時計台―塔―の後継者
透き通った結晶で造られた塔のような形状の建物の内部。
この塔のことを、外界の人類たちは〈時計台〉と呼んでいる。
確かに〈時計台〉と似た巨大な針が外部に設置されているが、その針は回っていないし数字も無い。

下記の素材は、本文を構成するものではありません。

==> config.mk <==
export PLATFORM = sky130hd
export DESIGN_NAME = dac_dbuf_ctrl
export DESIGN_NICKNAME = d
export VERILOG_FILES = /design/src/rtl/dac_dbuf_pkg.sv /design/src/rtl/dac_sync.sv /design/src/rtl/dac_pulse_mon.sv /design/src/rtl/dac_regs.sv /design/src/rtl/dac_dbuf_ctrl.sv
export SDC_FILE = /design/constraint.sdc
export NUM_CORES = 1
export LEC_CHECK = 0
export BUFFER_PORTS_ARGS = -buffer_cell sky130_fd_sc_hd__buf_2
export CAP_MARGIN = 15
export CELL_PAD_IN_SITES_DETAIL_PLACEMENT = 0
export CELL_PAD_IN_SITES_GLOBAL_PLACEMENT = 2
export CORE_ASPECT_RATIO = 0.6
export CORE_MARGIN = 2
export CORE_UTILIZATION = 41
export CTS_CLUSTER_SIZE = 8
export DETAILED_ROUTE_END_ITERATION = 10
export PLACE_DENSITY = 0.92
export SETUP_SLACK_MARGIN = 0.2
export SYNTH_ARGS = -nofsm -noshare
export SYNTH_HDL_FRONTEND = slang
export SYNTH_SLANG_ARGS = --single-unit
==> constraint.sdc <==
create_clock -name clk -period 3.2 [get_ports clk]
set_input_delay 0.64 -clock clk [delete_from_list [all_inputs] [get_ports clk]]
set_output_delay 0.64 -clock clk [all_outputs]
set_load 0.1 [all_outputs]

内部は完全に外界と遮断された空間になっていて、階段が設置されている。
階段は永遠とも思えるほど長く、過去にこの〈時計台〉を登り切った人間は居ない。
この〈時計台〉の中では〈キヲク〉という化け物が出る。その〈キヲク〉が人を襲い、〈時計台〉の最上階へ向かわせるのを阻むせいで塔を登るものは最早僕しか居なくなってしまった。
コノ塔はいつ出来たのか――そしていつから〈キヲク〉は出現したのか。
「……」
俺はついに疲労がピークに達し、その場に座り込む。
水筒の中の水を飲み、口の中を潤わした。〈魔法の水筒〉。永遠に水を湧きあがらせる水筒だ。
水を司る魔女が魔力を込めた水筒と言われている。
バッグに再び水筒を詰め込んで立ち上がる。できるだけ、早くこの塔を登り切るんだ。
俺がこの塔を登りはじめたのは二ヶ月前。
俺は最後の〈塔を登るモノ〉。塔の秘密を握る一族の血筋を受け継いだ〈後継者〉だ。
この塔――〈時計台〉には度々〈コード〉という文字が綴られている。――壁面に、床に、空中という具合にいろいろな場所にソレはある。
それを誰が綴ったのかは判らない。
その〈コード〉を読み取れるのは、〈後継者〉である俺だけだ。
「ッハァ……」
思わず息を吐いた。
永遠とも思える階段を見上げる――途方も無い感覚。
「……上、見ないでおこう」
すると、目の前に扉が現れた。
その扉のドアノブを俺はしっかりと握り、その扉を開いた。
開かれる扉――溢れる光と白い光の粒。
思わず目を閉じたが、ゆっくりと開くとそこには、オモチャが床に、壁に。空中に散乱していた。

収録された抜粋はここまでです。